Human Eye Visual Hyperacuity: A New Paradigm for Sensing?
This work addresses the challenge of efficient image acquisition with few sensors, potentially benefiting fields like compact camera design, but it is incremental as it builds on known biological insights.
The paper tackled the problem of achieving high-resolution imaging with a limited number of sensors by proposing that the human eye uses diffraction to enhance visual hyperacuity, and simulation results showed promising improvements compared to systems without diffraction.

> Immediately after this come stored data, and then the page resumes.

## src/design/apy440_pkg.sv

```systemverilog
package apy440_pkg;

  localparam int MAX_WIDTH_DEF = 2048;
  localparam int IMG_W         = 12;
  localparam int MODE_W        = 2;

  localparam logic [IMG_W-1:0] IMAGE_WIDTH_RST = IMG_W'(2048);

  localparam logic [MODE_W-1:0] MODE_GM = 2'd0;
  localparam logic [MODE_W-1:0] MODE_RC = 2'd1;
  localparam logic [MODE_W-1:0] MODE_BY = 2'd2;

  localparam logic REG_ANAGLYPH_MODE = 1'b0;
  localparam logic REG_IMAGE_WIDTH   = 1'b1;

  // bt.601 fixed point, 14 bit fraction
  localparam int Y_B        = 1868;
  localparam int Y_G        = 9617;
  localparam int Y_R        = 4899;
  localparam int CR_K       = 11682;
  localparam int CB_K       = 9241;
  localparam int ROUND_HALF = 8192;
  localparam int CHROMA_OFS = 128 * 16384 + 8192;

  typedef struct packed {
    logic [7:0] b;
    logic [7:0] g;
    logic [7:0] r;
  } pix_t;

  typedef struct packed {
    logic adv_luma;
    logic adv_chroma;
  } csc_ctl_t;

endpackage

```

## src/design/apy440_csc.sv

```systemverilog
module apy440_csc (
  input  logic                clk,
  input  apy440_pkg::csc_ctl_t ctl,
  input  apy440_pkg::pix_t    pix,
  output logic [7:0]          y,
  output logic [7:0]          cr,
  output logic [7:0]          cb
);
  import apy440_pkg::*;

  localparam logic signed [24:0] KCR  = 25'(CR_K);
  localparam logic signed [24:0] KCB  = 25'(CB_K);
  localparam logic signed [24:0] COFS = 25'(CHROMA_OFS);

  logic [21:0]        ysum;
  logic [7:0]         y2;
  logic [7:0]         b2;
  logic [7:0]         r2;
  logic signed [9:0]  dr;
  logic signed [9:0]  db;
  logic signed [24:0] crx;
  logic signed [24:0] cbx;
  logic [7:0]         cr_sat;
  logic [7:0]         cb_sat;

  assign ysum = 22'(Y_B * int'(pix.b) + Y_G * int'(pix.g) + Y_R * int'(pix.r) + ROUND_HALF);

  always_ff @(posedge clk) begin
    if (ctl.adv_luma) begin
      y2 <= ysum[21:14];
      b2 <= pix.b;
      r2 <= pix.r;
    end
  end

  assign dr  = $signed({2'b00, r2}) - $signed({2'b00, y2});
  assign db  = $signed({2'b00, b2}) - $signed({2'b00, y2});
  assign crx = 25'(dr) * KCR + COFS;
  assign cbx = 25'(db) * KCB + COFS;

  always_comb begin
    if (crx[24]) cr_sat = 8'd0;
    else if (|crx[23:22]) cr_sat = 8'd255;
    else cr_sat = crx[21:14];
    if (cbx[24]) cb_sat = 8'd0;
    else if (|cbx[23:22]) cb_sat = 8'd255;
    else cb_sat = cbx[21:14];
  end

  always_ff @(posedge clk) begin
    if (ctl.adv_chroma) begin
      y  <= y2;
      cr <= cr_sat;
      cb <= cb_sat;
    end
  end

endmodule

```

## config.mk

```make
export PLATFORM = sky130hd
export DESIGN_NAME = apy440_csc
export DESIGN_NICKNAME = d
export VERILOG_FILES = /design/src/design/apy440_pkg.sv /design/src/design/apy440_csc.sv
export SDC_FILE = /design/constraint.sdc
export NUM_CORES = 1
export LEC_CHECK = 0
export BUFFER_PORTS_ARGS = -buffer_cell sky130_fd_sc_hd__buf_4
export CAP_MARGIN = 40
export CORE_MARGIN = 2
export CORE_UTILIZATION = 70
export CTS_BUF_LIST = sky130_fd_sc_hd__clkbuf_4 sky130_fd_sc_hd__clkbuf_8
export CTS_CLUSTER_SIZE = 10
export DETAILED_ROUTE_END_ITERATION = 12
export GPL_ROUTABILITY_DRIVEN = 0
export PLACE_DENSITY = 0.95
export RECOVER_POWER = 25
export SYNTH_ARGS = -nofsm -noshare
export SYNTH_HDL_FRONTEND = slang
export SYNTH_SLANG_ARGS = --single-unit
```

## constraint.sdc

```tcl
create_clock -name clk -period 17.84 [get_ports clk]
set_input_delay 3.568 -clock clk [delete_from_list [all_inputs] [get_ports clk]]
set_output_delay 3.568 -clock clk [all_outputs]
set_load 0.01 [all_outputs]
```

# After elaboration in Yosys (flattened, before gate mapping)
# Cells that the tools add are included.
word_totals:
  reg_bits: 48
  inputBits: 27
  output_inout_bits: 24
  wordCells: 22
classes:
  addsub: 7
  mul: 5
  mux: 2
  n_reduce_logical: 2
op_table:
  columns: ["cell", "count"]
  rows:
  - ["adder 24 x 23 -> 25 bit, second input constant", 2]
  - ["multiplier 9 x 15 -> 24 bit, second input constant", 1]
  - ["multiplier 9 x 14 -> 23 bit, second input constant", 1]
  - ["adder 19 x 22 -> 22 bit", 1]
  - ["adder 22 x 14 -> 22 bit, second input constant", 1]
  - ["adder 22 x 21 -> 22 bit", 1]
  - ["multiplier 14 x 8 -> 22 bit, first input constant", 1]
  - ["multiplier 13 x 8 -> 21 bit, first input constant", 1]
  - ["subtractor 8 x 8 -> 9 bit", 2]
  - ["multiplier 9 x 8 -> 17 bit, first input constant", 1]
  - ["two-way mux 8 bit", 2]
  - ["OR reduction 2 bit", 2]

# Logic depth before layout (Yosys ltp)
# Gate-level depths: netlist of the first run.
depth:
  ltp_word: 5
  mapped_depth: 31
  ltp_nobuf: 31

# Worst setup path before layout of the first run
# No wires, ideal clock.
synth_path:
  path_kind: "input port to flip-flop"
  startpoint: "input pix[21] (netlist name)"
  endpoint: "register y2[7], data pin"
  setup_time_ps: 262
  arrival_ps: 9806
  required_ps: 17578
  path_slack_ps: 7771
  path_stages: 27
  n_path_buf: 0
  cell_sequence: "ha_1 ha_1 inv_1 fa_1 fa_1 inv_1 ha_1 inv_1 o31ai_1 a21oi_1 o21bai_1 a21oi_1 xnor2_1 ha_1 ha_1 inv_1 fa_1 fa_1 fa_1 inv_1 ha_1 nand4_1 o31ai_1 o21ai_0 a211oi_1 o211ai_1 nor3b_1"
synth_via:
  elab_chain_len: 4
synth_lines:
  columns: ["item", "line_no", "source"]
  rows:
  - ["from (decl)", "apy440_csc.sv:4", "input apy440_pkg::pix_t pix,"]
  - ["multiplier 9 x 8 -> 17 bit", "apy440_csc.sv:26", "assign ysum = 22'(Y_B * int'(pix.b) + Y_G * int'(pix.g) + Y_R * int'(pix.r) + ROUND_HALF);"]
  - ["adder 19 x 22 -> 22 bit", "apy440_csc.sv:26", null]
  - ["adder 22 x 21 -> 22 bit", "apy440_csc.sv:26", null]
  - ["adder 22 x 14 -> 22 bit", "apy440_csc.sv:26", null]
  - ["net ysum[21]", "apy440_csc.sv:15", "logic [21:0] ysum;"]
  - ["to (signal assigned)", "apy440_csc.sv:30", "y2 <= ysum[21:14];"]
  - ["to (decl)", "apy440_csc.sv:16", "logic [7:0] y2;"]
# The timed path passes the listed nets, and every way through them passes these cells.
# A chain may end at the register's enable or synchronous reset.

# Worst setup path after layout of the first run
layout_path:
  startpoint: "input pix[22] (netlist name)"
  endpoint: "register y2[7], data pin"
# Same word-level chain as after synthesis.

==> impl_results.html, run 1 <==
<table>
<tr><th>Metric</th><th>Value</th></tr>
<tr><th colspan="2">Outcome</th></tr>
<tr><td>Outcome</td><td>finished, final reports clean</td></tr>
<tr><th colspan="2">Worst hold path</th></tr>
<tr><td>Class of the most critical hold timing path</td><td>flop to flop</td></tr>
<tr><th colspan="2">Critical path</th></tr>
<tr><td>Critical path class</td><td>primary input to flop</td></tr>
<tr><td>Kind of end point of the critical path</td><td>flop</td></tr>
<tr><td>Critical Path Slowest Stage Cell</td><td>fa_1</td></tr>
<tr><td>Crit Path Max Fanout</td><td>7</td></tr>
<tr><td>Crit path largest cell delay</td><td>0.56 ns</td></tr>
<tr><td>Cell repeated most along the worst path</td><td>ha_1</td></tr>
<tr><td>Data required time at the worst endpoint</td><td>around 18 ns</td></tr>
<tr><td>Crit path DAT</td><td>10.87 ns</td></tr>
<tr><td>Nature of the critical path startpoint</td><td>primary input</td></tr>
<tr><th colspan="2">Floorplan</th></tr>
<tr><td>Number of rows created at floorplan</td><td>45</td></tr>
<tr><td>Core Area</td><td>~15000 sq um</td></tr>
<tr><td>Floorplan die area</td><td>16800 sq um</td></tr>
<tr><td>Vertical die dimension</td><td>between 100 and 150 um</td></tr>
<tr><td>Die Wd</td><td>130 um</td></tr>
<tr><td>Top-level port count</td><td>51</td></tr>
<tr><td>Starting density of the core</td><td>0.721</td></tr>
<tr><th colspan="2">CTS</th></tr>
<tr><td>Post-CTS Hold Buffers</td><td>0</td></tr>
<tr><td>Clock insertion delay at the later pin of the skew report</td><td>0.31 ns</td></tr>
<tr><td>Setup Buffers After CTS</td><td>0</td></tr>
<tr><td>Inserted Clock Buffers</td><td>5</td></tr>
<tr><td>Resized cells post-CTS</td><td>0</td></tr>
<tr><td>H-tree level count</td><td>2</td></tr>
<tr><td>CTS tree</td><td>yes</td></tr>
<tr><td>Clock slew seen by the registers of the worst setup and hold paths</td><td>around 0.090 ns</td></tr>
<tr><td>Clock tree buffer depth</td><td>2</td></tr>
<tr><td>Number of clock sinks</td><td>48</td></tr>
<tr><td>Root Driver</td><td>clkbuf_8</td></tr>
<tr><th colspan="2">GRT</th></tr>
<tr><td>Gr ovfl total</td><td>0</td></tr>
<tr><td>Number of antenna violations at the first check in global routing</td><td>0</td></tr>
<tr><td>Vias in the first global route</td><td>9023</td></tr>
<tr><td>Largest net degree at the start of global routing</td><td>25</td></tr>
<tr><td>First-pass GRT wire length</td><td>slightly above 40000 um</td></tr>
<tr><td>Overall routing resource usage</td><td>0.306</td></tr>
<tr><th colspan="2">Final layout</th></tr>
<tr><td>Post-synthesis to final-layout area growth</td><td>6.49%</td></tr>
<tr><td>Final design instance area without fill</td><td>11800 sq um</td></tr>
<tr><td>Final-stage net count</td><td>1622</td></tr>
<tr><td>Share of layout cells above drive strength 1</td><td>0.0579</td></tr>
<tr><td>Ant. Diodes</td><td>0</td></tr>
<tr><td>Post-Layout Cell Count</td><td>roughly 1.4k</td></tr>
<tr><th colspan="2">Route</th></tr>
<tr><td>Average wire length per cell after detail routing</td><td>17.4 um</td></tr>
<tr><td>Number of optimization iterations in the first detailed-route pass</td><td>5</td></tr>
<tr><td>Iteration-0 DRC Markers</td><td>478</td></tr>
<tr><td>Residual DRC</td><td>0</td></tr>
<tr><td>Vias per cell</td><td>5.85</td></tr>
<tr><td>Via count</td><td>roughly 8.1k</td></tr>
<tr><td>Number of antenna-violating nets in the routed design</td><td>0</td></tr>
<tr><td>Final routed wirelength across all metal layers</td><td>24100 um</td></tr>
<tr><th colspan="2">Yosys</th></tr>
<tr><td>Post-Syn Area per Cell</td><td>9.90 sq um</td></tr>
<tr><td>Synth Cell Area</td><td>11000 sq um</td></tr>
<tr><td>Top flip-flop cell by instance count after synthesis</td><td>edfxtp_1</td></tr>
<tr><td>Count of distinct cell types in the synthesized netlist</td><td>63</td></tr>
<tr><td>Count of flip-flops with a built-in enable after synthesis</td><td>48</td></tr>
<tr><td>Count of warnings emitted by yosys</td><td>0</td></tr>
<tr><td>Flip-flop and latch count after synthesis</td><td>48</td></tr>
<tr><td>Post-synth net total</td><td>1565</td></tr>
<tr><td>Sequential-to-total area share from yosys stat</td><td>0.130</td></tr>
<tr><td>Post-synthesis instance total</td><td>1116</td></tr>
<tr><td>Share of synthesized flip-flops with an asynchronous set or reset</td><td>0</td></tr>
<tr><th colspan="2">STA</th></tr>
<tr><td>Final worst-path cycle share</td><td>0.606</td></tr>
<tr><td>Relative max-transition margin</td><td>0.223</td></tr>
<tr><td>Clock period minus final worst setup slack</td><td>~11 ns</td></tr>
<tr><td>Final Max Tran Viols</td><td>0</td></tr>
<tr><td>Final setup TNS</td><td>0 ns</td></tr>
<tr><td>Worst setup slack after layout</td><td>7.03 ns</td></tr>
<tr><td>Maximum operating frequency</td><td>~0.093 GHz</td></tr>
<tr><td>Setup Viol. Count Final</td><td>0</td></tr>
<tr><td>Number of endpoints with negative hold slack in the final report</td><td>0</td></tr>
<tr><td>Final worst clock skew</td><td>0.00569 ns</td></tr>
<tr><td>Setup repair after global routing missed its margin</td><td>false</td></tr>
<tr><td>Worst-margin pin slew</td><td>1.17 ns</td></tr>
<tr><th colspan="2">Place</th></tr>
<tr><td>I/O Buffers</td><td>50</td></tr>
<tr><td>Dpl hpwl</td><td>21000 um</td></tr>
<tr><td>Setup slack after placement</td><td>6.97 ns</td></tr>
<tr><td>Cell Area, Placed</td><td>approximately 12000 sq um</td></tr>
<tr><td>Number of cells in the design after placement</td><td>1377</td></tr>
<tr><th colspan="2">Job</th></tr>
<tr><td>Max-cap violation count</td><td>0</td></tr>
</table>
## state kept, by name, summed over array words and instances, names as in the netlist
name  flops
b2        8
y2        8
cb        8
r2        8
y         8
cr        8
## synthesized netlist by cell type (all sizes together) (5+ instances only)
cell type | instances | area, sq um
a21oi | 44 | 228
or2 | 6 | 37.5
o21bai | 6 | 45.0
nor2b | 6 | 37.5
xnor2 | 30 | 263
or3 | 5 | 31.3
ha | 298 | 3730
o21a | 6 | 45.0
a21o | 15 | 113
xor2 | 24 | 210
a211oi | 6 | 57.6
inv | 314 | 1180
nand2 | 28 | 105
nor2 | 25 | 93.8
edfxtp | 48 | 1440
a31oi | 5 | 31.3
nand3 | 7 | 45.0
nand4 | 6 | 37.5
nand2b | 9 | 56.3
o211ai | 5 | 42.5
nor3 | 14 | 70.1
fa | 124 | 2480
o21ai | 26 | 134
## through the flow
| step | hold WS [ns] | util |
|---|---|---|
| 2_1_floorplan | 0.426 | - |
| 3_3_place_gp | 0.430 | 0.763 |
| 3_5_place_dp | 0.442 | 0.763 |
| 4_1_cts | 0.464 | 0.772 |
| 5_1_grt | 0.467 | 0.768 |
| 6_report | 0.466 | 0.768 |
## area by class of cell
| cell class | instances | area, sq um |
|---|---|---|
| tap | 211 | 264 |
| fill | 935 | 3550 |
| sequential | 48 | 1440 |
| inverter | 314 | 1180 |
| clock buffer | 5 | 68.8 |
| multi-input combinational | 753 | 8420 |
| timing repair buffer | 51 | 319 |
| clock inverter | 3 | 68.8 |
## path summary, 6_finish.rpt
path	start	end	slack, ns	cells past startpoint
worst max-delay path	pix[22]	y2[7]	7.03	28
worst min-delay path	y2[6]	y[6]	0.47	0
worst max register to register	y2[0]	cr[3]	9.66	30
worst min register to register	y2[6]	y[6]	0.47	0
## worst max-delay path: cells and delay by family
kind	cells	cell delay (ns)
buffers and inverters	5	0.54
adder cells (fa/ha/maj)	11	4.36
AND/OR/NAND/NOR	3	0.49
AO/OA/AOI/OAI	9	1.90
## kinds of logic after synthesis
group	share of synthesized area
simple gates	0.0603
flops	0.130
fa+ha+maj	0.562
buf+inv	0.107
xor+xnor	0.0428
mux	0.00498
compound gates	0.0921
## cell usage in the layout (no fill, tap or decap), types with 3 or more instances in the layout
| master | Yosys | final |
|---|---|---|
| inv_1 | 312 | 312 |
| ha_1 | 298 | 298 |
| fa_1 | 124 | 124 |
| edfxtp_1 | 48 | 48 |
| a21oi_1 | 42 | 42 |
| buf_4 | 0 | 34 |
| xnor2_1 | 30 | 30 |
| nand2_1 | 28 | 28 |
| nor2_1 | 25 | 25 |
| xor2_1 | 24 | 24 |
| o21ai_0 | 19 | 19 |
| clkbuf_1 | 1 | 17 |
| a21o_1 | 15 | 15 |
| nor3_1 | 14 | 14 |
| nand2b_1 | 9 | 9 |
| nand4_1 | 6 | 6 |
| o21ai_1 | 6 | 6 |
| o21a_1 | 6 | 6 |
| o21bai_1 | 6 | 6 |
| nor2b_1 | 6 | 6 |
| or2_2 | 6 | 6 |
| or3_1 | 5 | 5 |
| a211oi_1 | 5 | 5 |
| a31oi_1 | 5 | 5 |
| nand3_1 | 5 | 5 |
| clkbuf_8 | 0 | 5 |
| o31ai_1 | 4 | 4 |
| o211ai_1 | 4 | 4 |
| mux2i_1 | 4 | 4 |
| nor4_1 | 4 | 4 |
| and3_1 | 3 | 3 |
| nor3b_1 | 3 | 3 |
| a31o_2 | 3 | 3 |
| and2_1 | 3 | 3 |
| a2111oi_0 | 3 | 3 |
| o221ai_1 | 3 | 3 |
## layer usage
metal,up-vias,GRT usage,routed length [um]
li1,3782,-,-
met1,3964,0.318,8880
met2,243,0.595,13000
met3,112,0.0367,924
met4,0,0.164,1310
met5,-,0,0
Power of run 1 is not shown: default switching activity piles up to over one toggle a cycle in this logic, so the estimate is an artifact.
==> inputs of run 2 (changes only) <==
--- a/config.mk
+++ b/config.mk
@@ -8,12 +8,12 @@
 export BUFFER_PORTS_ARGS = -buffer_cell sky130_fd_sc_hd__buf_4
 export CAP_MARGIN = 40
 export CORE_MARGIN = 2
-export CORE_UTILIZATION = 70
+export CORE_UTILIZATION = 59
 export CTS_BUF_LIST = sky130_fd_sc_hd__clkbuf_4 sky130_fd_sc_hd__clkbuf_8
 export CTS_CLUSTER_SIZE = 10
 export DETAILED_ROUTE_END_ITERATION = 12
 export GPL_ROUTABILITY_DRIVEN = 0
-export PLACE_DENSITY = 0.95
+export PLACE_DENSITY = 0.86
 export RECOVER_POWER = 25
 export SYNTH_ARGS = -nofsm -noshare
 export SYNTH_HDL_FRONTEND = slang
==> constraint.sdc (replaced) <==
create_clock -name clk -period 9.9 [get_ports clk]
set_input_delay 1.98 -clock clk [delete_from_list [all_inputs] [get_ports clk]]
set_output_delay 1.98 -clock clk [all_outputs]
set_load 0.01 [all_outputs]
==> run 2 against run 1 <==
Effect of this change:
- clock skew increased by 0.0069 ns
- setup slack got worse by 6.2 ns
- utilization decreased by 13 points
- sequential share of layout area about the same
- die area increased by 18%
- critical path depth unchanged
- final area increased by 0.24%
- wire length decreased by 8.6%
==> impl_results.html, run 2 (synthesis gave the netlist of run 1 again) <==
<table>
<tr><th>Metric</th><th>Value</th></tr>
<tr><th colspan="2">CTS</th></tr>
<tr><td>Clock insertion delay at the later pin of the skew report</td><td>0.33 ns (was 0.31 ns)</td></tr>
<tr><td>Number of clock sinks</td><td>48 (unchanged)</td></tr>
<tr><td>Clock slew seen by the registers of the worst setup and hold paths</td><td>0.09 ns (about the same)</td></tr>
<tr><td>Post-CTS Hold Buffers</td><td>0 (unchanged)</td></tr>
<tr><td>Clock tree buffer depth</td><td>2 (unchanged)</td></tr>
<tr><td>H-tree level count</td><td>2 (unchanged)</td></tr>
<tr><td>Setup Buffers After CTS</td><td>0 (unchanged)</td></tr>
<tr><td>Resized cells post-CTS</td><td>0 (unchanged)</td></tr>
<tr><td>CTS tree</td><td>yes (unchanged)</td></tr>
<tr><td>Inserted Clock Buffers</td><td>5 (unchanged)</td></tr>
<tr><td>Root Driver</td><td>clkbuf_8 (unchanged)</td></tr>
<tr><th colspan="2">STA</th></tr>
<tr><td>Number of endpoints with negative hold slack in the final report</td><td>0 (unchanged)</td></tr>
<tr><td>Final worst-path cycle share</td><td>0.921</td></tr>
<tr><td>Setup Viol. Count Final</td><td>0 (unchanged)</td></tr>
<tr><td>Worst-margin pin slew</td><td>1.23 ns (was 1.17 ns)</td></tr>
<tr><td>Relative max-transition margin</td><td>0.178 (was 0.223)</td></tr>
<tr><td>Final worst clock skew</td><td>0.0126 ns (was 0.00569 ns)</td></tr>
<tr><td>Final setup TNS</td><td>0 ns (unchanged)</td></tr>
<tr><td>Final Max Tran Viols</td><td>0 (unchanged)</td></tr>
<tr><td>Setup repair after global routing missed its margin</td><td>false (unchanged)</td></tr>
<tr><td>Clock period minus final worst setup slack</td><td>9.12 ns</td></tr>
<tr><td>Maximum operating frequency</td><td>about 0.11 GHz</td></tr>
<tr><th colspan="2">Floorplan</th></tr>
<tr><td>Vertical die dimension</td><td>141 um (was 130 um)</td></tr>
<tr><td>Die Wd</td><td>141 um (was 130 um)</td></tr>
<tr><td>Floorplan die area</td><td>19800 sq um (was 16800 sq um)</td></tr>
<tr><td>Top-level port count</td><td>51 (unchanged)</td></tr>
<tr><td>Number of rows created at floorplan</td><td>50 (was 45)</td></tr>
<tr><td>Starting density of the core</td><td>0.596 (was 0.721)</td></tr>
<tr><td>Core Area</td><td>18500 sq um (was 15300 sq um)</td></tr>
<tr><th colspan="2">GRT</th></tr>
<tr><td>First-pass GRT wire length</td><td>37500 um (was 40400 um)</td></tr>
<tr><td>Vias in the first global route</td><td>8482 (was 9023)</td></tr>
<tr><td>Largest net degree at the start of global routing</td><td>25 (unchanged)</td></tr>
<tr><td>Number of antenna violations at the first check in global routing</td><td>0 (unchanged)</td></tr>
<tr><td>Gr ovfl total</td><td>0 (unchanged)</td></tr>
<tr><td>Overall routing resource usage</td><td>0.233 (was 0.306)</td></tr>
<tr><th colspan="2">Route</th></tr>
<tr><td>Final routed wirelength across all metal layers</td><td>22000 um (was 24100 um)</td></tr>
<tr><td>Residual DRC</td><td>0 (unchanged)</td></tr>
<tr><td>Number of optimization iterations in the first detailed-route pass</td><td>4 (was 5)</td></tr>
<tr><td>Via count</td><td>7726 (was 8101)</td></tr>
<tr><td>Average wire length per cell after detail routing</td><td>15.7 um (was 17.4 um)</td></tr>
<tr><td>Iteration-0 DRC Markers</td><td>276 (was 478)</td></tr>
<tr><td>Vias per cell</td><td>5.49 (was 5.85)</td></tr>
<tr><td>Number of antenna-violating nets in the routed design</td><td>0 (unchanged)</td></tr>
<tr><th colspan="2">Final layout</th></tr>
<tr><td>Share of layout cells above drive strength 1</td><td>0.0579 (unchanged)</td></tr>
<tr><td>Post-synthesis to final-layout area growth</td><td>6.75% (was 6.49%)</td></tr>
<tr><td>Commonest non-fill, non-tap cell in the layout</td><td>inv_1 (unchanged)</td></tr>
<tr><td>Commonest non-fill, non-tap cells in the layout</td><td>inv_1, ha_1, fa_1 (unchanged)</td></tr>
<tr><td>Final-stage net count</td><td>1622 (unchanged)</td></tr>
<tr><td>Ant. Diodes</td><td>0 (unchanged)</td></tr>
<tr><td>Share of the core filled with cells</td><td>0.637 (was 0.768)</td></tr>
<tr><th colspan="2">Critical path</th></tr>
<tr><td>Crit Path Max Fanout</td><td>7 (unchanged)</td></tr>
<tr><td>Critical path class</td><td>primary input to flop (unchanged)</td></tr>
<tr><td>Worst setup slack for register-to-register paths</td><td>1.86 ns (was 9.66 ns)</td></tr>
<tr><td>Cell repeated most along the worst path</td><td>ha_1 (unchanged)</td></tr>
<tr><td>R2R Path Start</td><td>y2[1] (was y2[0])</td></tr>
<tr><td>Critical Path Slowest Stage Cell</td><td>fa_1 (unchanged)</td></tr>
<tr><td>Data required time at the worst endpoint</td><td>9.97 ns (was 17.90 ns)</td></tr>
<tr><td>R2R Path End</td><td>cr[3] (unchanged)</td></tr>
<tr><td>Nature of the critical path startpoint</td><td>primary input (unchanged)</td></tr>
<tr><td>Crit path DAT</td><td>9.19 ns (was 10.87 ns)</td></tr>
<tr><td>Crit path largest cell delay</td><td>0.55 ns (was 0.56 ns)</td></tr>
<tr><td>Kind of end point of the critical path</td><td>flop (unchanged)</td></tr>
<tr><td>R2R depth</td><td>31 (was 30)</td></tr>
<tr><th colspan="2">Worst hold path</th></tr>
<tr><td>HP Start</td><td>y2[7] (was y2[6])</td></tr>
<tr><td>Class of the most critical hold timing path</td><td>flop to flop (unchanged)</td></tr>
<tr><td>Worst Hold End</td><td>y[7] (was y[6])</td></tr>
<tr><td>Worst Hold Path Cells</td><td>0 (unchanged)</td></tr>
<tr><th colspan="2">Place</th></tr>
<tr><td>I/O Buffers</td><td>50 (unchanged)</td></tr>
<tr><td>Dpl hpwl</td><td>19200 um (was 21000 um)</td></tr>
<tr><th colspan="2">Outcome</th></tr>
<tr><td>Outcome</td><td>finished, final reports clean (unchanged)</td></tr>
<tr><th colspan="2">Job</th></tr>
<tr><td>Max-cap violation count</td><td>0 (unchanged)</td></tr>
</table>
-- run 2: worst max-delay path, delay by kind of cell --
kind | cells | cell delay [ns]
XOR/XNOR | 1 | 0.16
buffers and inverters | 6 | 0.55
AND/OR/NAND/NOR | 2 | 0.24
AO/OA/AOI/OAI | 8 | 1.98
adder cells (fa/ha/maj) | 11 | 4.26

The human eye appears to be using a low number of sensors for image capturing. Furthermore, regarding the physical dimensions of cones-photoreceptors responsible for the sharp central vision-, we may realize that these sensors are of a relatively small size and area. Nonetheless, the eye is capable to obtain high resolution images due to visual hyperacuity and presents an impressive sensitivity and dynamic range when set against conventional digital cameras of similar characteristics. This article is based on the hypothesis that the human eye may be benefiting from diffraction to improve both image resolution and acquisition process. The developed method intends to explain and simulate using MATLAB software the visual hyperacuity: the introduction of a controlled diffraction pattern at an initial stage, enables the use of a reduced number of sensors for capturing the image and makes possible a subsequent processing to improve the final image resolution. The results have been compared with the outcome of an equivalent system but in absence of diffraction, achieving promising results. The main conclusion of this work is that diffraction could be helpful for capturing images or signals when a small number of sensors available, which is far from being a resolution-limiting factor.